Exosite based inhibition of the MMP-13 hemopexin domain as a potential wide range therapeutic strategy for breast and colorectal cancers

This project aims to develop promising therapeutic strategies against breast and colorectal cancers. Matrix metalloproteinase-13 (MMP-13) has long been identified as a target of inhibition in the treatment of osteoarthritis (OA), rheumatoid arthritis (RA) and breast cancer. Recent reports suggest that selective inhibition of MMP-13 can be achieved by targeting the hemopexin (Hpx) domain of the protease which is critical for its substrate specificity. For the first time, in our earlier cheminformatics study, we targeted putative characteristic hemopexin residues (HCR- 13pf) of MMP-13 and identified seven lead molecules using high throughput virtual screening. As preliminary data, we present here the experimental validation of these lead compounds.

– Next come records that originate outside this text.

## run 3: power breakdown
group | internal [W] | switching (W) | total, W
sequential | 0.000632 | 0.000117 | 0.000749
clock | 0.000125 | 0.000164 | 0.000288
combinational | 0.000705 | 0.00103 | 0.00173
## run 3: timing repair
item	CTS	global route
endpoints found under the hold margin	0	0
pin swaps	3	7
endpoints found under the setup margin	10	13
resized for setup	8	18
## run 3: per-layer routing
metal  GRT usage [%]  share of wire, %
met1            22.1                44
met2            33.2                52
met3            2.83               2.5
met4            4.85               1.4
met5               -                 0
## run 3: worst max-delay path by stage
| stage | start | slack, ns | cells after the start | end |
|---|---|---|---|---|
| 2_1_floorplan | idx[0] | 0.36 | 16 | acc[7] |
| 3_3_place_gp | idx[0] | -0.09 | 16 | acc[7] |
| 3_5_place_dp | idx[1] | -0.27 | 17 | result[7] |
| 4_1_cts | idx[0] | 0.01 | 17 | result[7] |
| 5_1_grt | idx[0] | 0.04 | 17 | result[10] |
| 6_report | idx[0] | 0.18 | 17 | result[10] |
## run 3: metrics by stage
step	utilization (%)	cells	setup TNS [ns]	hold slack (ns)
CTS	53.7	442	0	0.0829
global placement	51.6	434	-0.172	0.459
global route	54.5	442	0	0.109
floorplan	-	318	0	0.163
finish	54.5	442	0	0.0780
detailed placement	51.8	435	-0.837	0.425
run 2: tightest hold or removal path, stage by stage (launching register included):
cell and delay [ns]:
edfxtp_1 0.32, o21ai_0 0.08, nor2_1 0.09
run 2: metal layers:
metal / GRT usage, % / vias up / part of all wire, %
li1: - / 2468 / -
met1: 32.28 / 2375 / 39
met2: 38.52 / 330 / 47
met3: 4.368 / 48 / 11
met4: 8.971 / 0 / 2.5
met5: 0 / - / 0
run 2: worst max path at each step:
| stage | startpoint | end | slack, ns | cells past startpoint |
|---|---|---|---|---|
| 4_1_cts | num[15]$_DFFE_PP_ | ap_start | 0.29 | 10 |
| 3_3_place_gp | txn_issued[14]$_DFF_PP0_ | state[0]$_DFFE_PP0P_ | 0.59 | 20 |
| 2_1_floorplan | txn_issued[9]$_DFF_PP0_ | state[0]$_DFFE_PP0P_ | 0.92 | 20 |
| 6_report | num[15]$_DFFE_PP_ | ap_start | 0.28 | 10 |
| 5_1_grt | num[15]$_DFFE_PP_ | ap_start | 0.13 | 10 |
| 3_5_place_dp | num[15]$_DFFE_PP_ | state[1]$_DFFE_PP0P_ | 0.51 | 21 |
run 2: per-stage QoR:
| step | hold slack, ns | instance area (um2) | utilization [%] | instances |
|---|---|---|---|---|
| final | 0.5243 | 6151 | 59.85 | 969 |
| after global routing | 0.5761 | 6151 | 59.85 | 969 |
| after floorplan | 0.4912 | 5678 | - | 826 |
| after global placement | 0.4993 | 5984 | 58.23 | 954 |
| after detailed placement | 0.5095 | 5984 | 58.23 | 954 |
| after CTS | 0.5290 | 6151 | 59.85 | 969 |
[src/rtl/axi4_lite_master.sv]
// AXI4-Lite master: bridges a valid/ready request/response port onto the
// five AXI4-Lite channels, one transaction in flight, with an optional
// response timeout and draining of stray B/R beats while idle.
module axi4_lite_master #(
    parameter int unsigned ADDR_WIDTH = 32,
    parameter int unsigned DATA_WIDTH = 32,   // 32 or 64
    parameter int unsigned TIMEOUT    = 1024, // 0 disables the timeout
    parameter logic [2:0]  PROT       = 3'b000
) (
    input  logic                      clk,
    input  logic                      reset,
    // IP request
    input  logic                      req_valid,
    output logic                      req_ready,
    input  logic                      req_write,
    input  logic [ADDR_WIDTH-1:0]     req_addr,
    input  logic [DATA_WIDTH-1:0]     req_wdata,
    input  logic [DATA_WIDTH/8-1:0]   req_wstrb,
    // IP response
    output logic                      rsp_valid,
    input  logic                      rsp_ready,
    output logic                      rsp_write,
    output logic [DATA_WIDTH-1:0]     rsp_rdata,
    output logic [1:0]                rsp_resp,
    output logic                      rsp_timeout,
    // write address channel
    output logic                      AWvalid,
    input  logic                      AWready,
    output logic [ADDR_WIDTH-1:0]     AWaddr,
    output logic [2:0]                AWprot,
    // write data channel
    output logic                      Wvalid,
    input  logic                      Wready,
    output logic [DATA_WIDTH-1:0]     Wdata,
    output logic [DATA_WIDTH/8-1:0]   Wstrb,
    // write response channel
    input  logic                      Bvalid,
    output logic                      Bready,
    input  logic [1:0]                Bresp,
    // read address channel
    output logic                      ARvalid,
    input  logic                      ARready,
    output logic [ADDR_WIDTH-1:0]     ARaddr,
    output logic [2:0]                ARprot,
    // read data channel
    input  logic                      Rvalid,
    output logic                      Rready,
    input  logic [DATA_WIDTH-1:0]     Rdata,
    input  logic [1:0]                Rresp
);

    localparam int unsigned CW = (TIMEOUT > 0) ? $clog2(TIMEOUT + 1) : 1;
    localparam logic [CW-1:0] TMO = CW'(TIMEOUT);

    typedef enum logic [2:0] {
        IDLE, WR_AW_W, WR_B, RD_AR, RD_R, RSP
    } state_t;

    state_t                    state, state_d;
    logic [CW-1:0]             cnt, cnt_d;
    logic                      awvalid_d, wvalid_d, arvalid_d;
    logic [ADDR_WIDTH-1:0]     awaddr_d, araddr_d;
    logic [DATA_WIDTH-1:0]     wdata_d, rsp_rdata_d;
    logic [DATA_WIDTH/8-1:0]   wstrb_d;
    logic                      rsp_write_d, rsp_timeout_d;
    logic [1:0]                rsp_resp_d;
    logic                      timed_out;

    assign AWprot = PROT;
    assign ARprot = PROT;
    assign timed_out = (TIMEOUT != 0) && (cnt == TMO);

    // Next-state and next-value logic for every registered output.
    // The AW/W done flags are carried implicitly: a channel is done once its valid is low.
    always_comb begin
        state_d       = state;
        cnt_d         = cnt;
        awvalid_d     = AWvalid;
        wvalid_d      = Wvalid;
        arvalid_d     = ARvalid;
        awaddr_d      = AWaddr;
        araddr_d      = ARaddr;
        wdata_d       = Wdata;
        wstrb_d       = Wstrb;
        rsp_write_d   = rsp_write;
        rsp_rdata_d   = rsp_rdata;
        rsp_resp_d    = rsp_resp;
        rsp_timeout_d = rsp_timeout;
        case (state)
            IDLE: begin
                if (req_valid && req_ready) begin
                    if (req_write) begin
                        state_d   = WR_AW_W;
                        awvalid_d = 1'b1;
                        wvalid_d  = 1'b1;
                        awaddr_d  = req_addr;
                        wdata_d   = req_wdata;
                        wstrb_d   = req_wstrb;
                    end else begin
                        state_d   = RD_AR;
                        arvalid_d = 1'b1;
                        araddr_d  = req_addr;
                    end
                end
            end
            WR_AW_W: begin
                if (AWvalid && AWready) begin
                    awvalid_d = 1'b0;
                    awaddr_d  = '0;
                end
                if (Wvalid && Wready) begin
                    wvalid_d = 1'b0;
                    wdata_d  = '0;
                    wstrb_d  = '0;
                end
                if ((!AWvalid || AWready) && (!Wvalid || Wready))
                    state_d = WR_B;
            end
            WR_B: begin
                if (Bvalid && Bready) begin
                    state_d       = RSP;
                    rsp_write_d   = 1'b1;
                    rsp_rdata_d   = '0;
                    rsp_resp_d    = Bresp;
                    rsp_timeout_d = 1'b0;
                end else if (timed_out) begin
                    state_d       = RSP;
                    rsp_write_d   = 1'b1;
                    rsp_rdata_d   = '0;
                    rsp_resp_d    = 2'b10;
                    rsp_timeout_d = 1'b1;
                end else begin
                    cnt_d = cnt + 1'b1;
                end
            end
            RD_AR: begin
                if (ARvalid && ARready) begin
                    state_d   = RD_R;
                    arvalid_d = 1'b0;
                    araddr_d  = '0;
                end
            end
            RD_R: begin
                if (Rvalid && Rready) begin
                    state_d       = RSP;
                    rsp_write_d   = 1'b0;
                    rsp_rdata_d   = Rdata;
                    rsp_resp_d    = Rresp;
                    rsp_timeout_d = 1'b0;
                end else if (timed_out) begin
                    state_d       = RSP;
                    rsp_write_d   = 1'b0;
                    rsp_rdata_d   = '0;
                    rsp_resp_d    = 2'b10;
                    rsp_timeout_d = 1'b1;
                end else begin
                    cnt_d = cnt + 1'b1;
                end
            end
            RSP: begin
                if (rsp_ready) begin
                    state_d       = IDLE;
                    cnt_d         = '0;
                    rsp_write_d   = 1'b0;
                    rsp_rdata_d   = '0;
                    rsp_resp_d    = '0;
                    rsp_timeout_d = 1'b0;
                end
            end
            default: state_d = IDLE;
        endcase
    end

    // State and output registers; reset abandons any transfer at once.
    always_ff @(posedge clk or posedge reset) begin
        if (reset) begin
            state       <= IDLE;
            cnt         <= '0;
            req_ready   <= 1'b1;
            Bready      <= 1'b1;
            Rready      <= 1'b1;
            rsp_valid   <= 1'b0;
            rsp_write   <= 1'b0;
            rsp_rdata   <= '0;
            rsp_resp    <= '0;
            rsp_timeout <= 1'b0;
            AWvalid     <= 1'b0;
            AWaddr      <= '0;
            Wvalid      <= 1'b0;
            Wdata       <= '0;
            Wstrb       <= '0;
            ARvalid     <= 1'b0;
            ARaddr      <= '0;
        end else begin
            state       <= state_d;
            cnt         <= cnt_d;
            req_ready   <= (state_d == IDLE);
            Bready      <= (state_d != RSP);
            Rready      <= (state_d != RSP);
            rsp_valid   <= (state_d == RSP);
            rsp_write   <= rsp_write_d;
            rsp_rdata   <= rsp_rdata_d;
            rsp_resp    <= rsp_resp_d;
            rsp_timeout <= rsp_timeout_d;
            AWvalid     <= awvalid_d;
            AWaddr      <= awaddr_d;
            Wvalid      <= wvalid_d;
            Wdata       <= wdata_d;
            Wstrb       <= wstrb_d;
            ARvalid     <= arvalid_d;
            ARaddr      <= araddr_d;
        end
    end

endmodule
--- src/rtl/hash_wr_sched.sv ---
`default_nettype none
// ============================================================================
// hash_wr_sched : port-B write arbiter (U/H round-robin) and clear sequencer
//                 for the three hash-table RAMs.            Rev 1.0
// ============================================================================
module hash_wr_sched #(
   parameter int unsigned DEPTH1 = 2140,
   parameter int unsigned DEPTH2 = 1070,
   parameter int unsigned DEPTH3 = 535
) (
   input  logic        Sys_clk,
   input  logic        Rst_n,
   input  logic        clr_start,
   output logic        clr_busy,
   output logic        clr_done,
   input  logic        u_req,
   input  logic [1:0]  u_tbl,
   input  logic [11:0] u_addr,
   input  logic [3:0]  u_data,
   output logic        u_ack,
   input  logic        h_req,
   input  logic [1:0]  h_tbl,
   input  logic [11:0] h_addr,
   input  logic [3:0]  h_data,
   output logic        h_ack,
   output logic        err,
   output logic        enb_1,
   output logic        web_1,
   output logic [11:0] addrb_1,
   output logic [3:0]  dib_1,
   output logic        enb_2,
   output logic        web_2,
   output logic [10:0] addrb_2,
   output logic [3:0]  dib_2,
   output logic        enb_3,
   output logic        web_3,
   output logic [9:0]  addrb_3,
   output logic [3:0]  dib_3
);

   localparam logic [11:0] C_D1   = 12'(DEPTH1);
   localparam logic [11:0] C_D2   = 12'(DEPTH2);
   localparam logic [11:0] C_D3   = 12'(DEPTH3);
   localparam logic [11:0] C_LAST = 12'(DEPTH1 - 1);

   typedef enum logic [1:0] {
      ST_IDLE  = 2'd0,
      ST_CLEAR = 2'd1,
      ST_DONE  = 2'd2
   } state_t;

   state_t      state_q, state_d;
   logic [11:0] cnt_q, cnt_d;
   logic        rr_q, rr_d;          // 0: U favoured, 1: H favoured
   logic        u_ack_q, u_ack_d, h_ack_q, h_ack_d;
   logic        busy_q, busy_d, done_q, done_d, err_q, err_d;
   logic        en1_q, en1_d, en2_q, en2_d, en3_q, en3_d;
   logic [11:0] addrb1_q, addrb1_d;
   logic [10:0] addrb2_q, addrb2_d;
   logic [9:0]  addrb3_q, addrb3_d;
   logic [3:0]  dib1_q, dib1_d, dib2_q, dib2_d, dib3_q, dib3_d;

   logic        u_elig, h_elig, gnt_u, gnt_h, clr_wr;
   logic [11:0] clr_addr, sel_addr;
   logic [1:0]  sel_tbl;
   logic [3:0]  sel_data;

   // A requester acked this cycle is still holding req; it must not be re-granted.
   assign u_elig = u_req && !u_ack_q;
   assign h_elig = h_req && !h_ack_q;

   always_comb begin
      state_d  = state_q;
      cnt_d    = cnt_q;
      rr_d     = rr_q;
      u_ack_d  = 1'b0;
      h_ack_d  = 1'b0;
      busy_d   = 1'b0;
      done_d   = 1'b0;
      err_d    = err_q;
      en1_d    = 1'b0;
      en2_d    = 1'b0;
      en3_d    = 1'b0;
      addrb1_d = addrb1_q;
      addrb2_d = addrb2_q;
      addrb3_d = addrb3_q;
      dib1_d   = dib1_q;
      dib2_d   = dib2_q;
      dib3_d   = dib3_q;
      clr_wr   = 1'b0;
      clr_addr = 12'd0;
      gnt_u    = 1'b0;
      gnt_h    = 1'b0;
      sel_tbl  = 2'd0;
      sel_addr = 12'd0;
      sel_data = 4'd0;

      case (state_q)
         ST_IDLE: begin
            if (clr_start) begin
               state_d = ST_CLEAR;
               cnt_d   = 12'd0;
               clr_wr  = 1'b1;
            end else begin
               gnt_u = u_elig && (!h_elig || !rr_q);
               gnt_h = h_elig && (!u_elig || rr_q);
            end
         end
         ST_CLEAR: begin
            if (cnt_q == C_LAST) begin
               state_d = ST_DONE;
               done_d  = 1'b1;
            end else begin
               cnt_d    = cnt_q + 12'd1;
               clr_wr   = 1'b1;
               clr_addr = cnt_q + 12'd1;
            end
         end
         ST_DONE: state_d = ST_IDLE;
         default: state_d = ST_IDLE;
      endcase

      // cnt_q tracks the address currently presented on the port-B outputs.
      if (clr_wr) begin
         busy_d = 1'b1;
         if (clr_addr < C_D1) begin
            en1_d    = 1'b1;
            addrb1_d = clr_addr;
            dib1_d   = 4'd0;
         end
         if (clr_addr < C_D2) begin
            en2_d    = 1'b1;
            addrb2_d = clr_addr[10:0];
            dib2_d   = 4'd0;
         end
         if (clr_addr < C_D3) begin
            en3_d    = 1'b1;
            addrb3_d = clr_addr[9:0];
            dib3_d   = 4'd0;
         end
      end

      if (gnt_u || gnt_h) begin
         rr_d     = gnt_u;
         u_ack_d  = gnt_u;
         h_ack_d  = gnt_h;
         sel_tbl  = gnt_u ? u_tbl  : h_tbl;
         sel_addr = gnt_u ? u_addr : h_addr;
         sel_data = gnt_u ? u_data : h_data;
         case (sel_tbl)
            2'd1: begin
               if (sel_addr < C_D1) begin
                  en1_d    = 1'b1;
                  addrb1_d = sel_addr;
                  dib1_d   = sel_data;
               end else err_d = 1'b1;
            end
            2'd2: begin
               if (sel_addr < C_D2) begin
                  en2_d    = 1'b1;
                  addrb2_d = sel_addr[10:0];
                  dib2_d   = sel_data;
               end else err_d = 1'b1;
            end
            2'd3: begin
               if (sel_addr < C_D3) begin
                  en3_d    = 1'b1;
                  addrb3_d = sel_addr[9:0];
                  dib3_d   = sel_data;
               end else err_d = 1'b1;
            end
            default: err_d = 1'b1;
         endcase
      end
   end

   always_ff @(posedge Sys_clk or negedge Rst_n) begin
      if (!Rst_n) begin
         state_q  <= ST_IDLE;
         cnt_q    <= 12'd0;
         rr_q     <= 1'b0;
         u_ack_q  <= 1'b0;
         h_ack_q  <= 1'b0;
         busy_q   <= 1'b0;
         done_q   <= 1'b0;
         err_q    <= 1'b0;
         en1_q    <= 1'b0;
         en2_q    <= 1'b0;
         en3_q    <= 1'b0;
         addrb1_q <= 12'd0;
         addrb2_q <= 11'd0;
         addrb3_q <= 10'd0;
         dib1_q   <= 4'd0;
         dib2_q   <= 4'd0;
         dib3_q   <= 4'd0;
      end else begin
         state_q  <= state_d;
         cnt_q    <= cnt_d;
         rr_q     <= rr_d;
         u_ack_q  <= u_ack_d;
         h_ack_q  <= h_ack_d;
         busy_q   <= busy_d;
         done_q   <= done_d;
         err_q    <= err_d;
         en1_q    <= en1_d;
         en2_q    <= en2_d;
         en3_q    <= en3_d;
         addrb1_q <= addrb1_d;
         addrb2_q <= addrb2_d;
         addrb3_q <= addrb3_d;
         dib1_q   <= dib1_d;
         dib2_q   <= dib2_d;
         dib3_q   <= dib3_d;
      end
   end

   assign clr_busy = busy_q;
   assign clr_done = done_q;
   assign u_ack    = u_ack_q;
   assign h_ack    = h_ack_q;
   assign err      = err_q;
   assign enb_1    = en1_q;
   assign web_1    = en1_q;
   assign addrb_1  = addrb1_q;
   assign dib_1    = dib1_q;
   assign enb_2    = en2_q;
   assign web_2    = en2_q;
   assign addrb_2  = addrb2_q;
   assign dib_2    = dib2_q;
   assign enb_3    = en3_q;
   assign web_3    = en3_q;
   assign addrb_3  = addrb3_q;
   assign dib_3    = dib3_q;

endmodule
`default_nettype wire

Two compounds exhibit potential inhibitory activity against MMP-13. Our results support that these compounds can serve as building blocks for designing therapeutic possibilities for the treatment of breast and colorectal cancers. In this proposal our specific aims are: 1. Synthesis of a small library of compounds 5 and 6: 2. Determine inhibition of MMP13 activity of new derivatives of compounds 5 and 6 3. Confirm anti-tumor effects of compounds 5 and 6 and their new derivatives: 4. Determine heparin-enhanced detection of MMP13 activity using gelatin zymography: 5. Determine anti-invasive effects of compounds 5 and 6 and their derivatives 6. Investigate in vivo efficacies of compounds 5 and 6 and their derivatives. 7. Crystal structure of the Hpx domain of MMP-13 in complex with compounds 5 and 6 and their derivatives.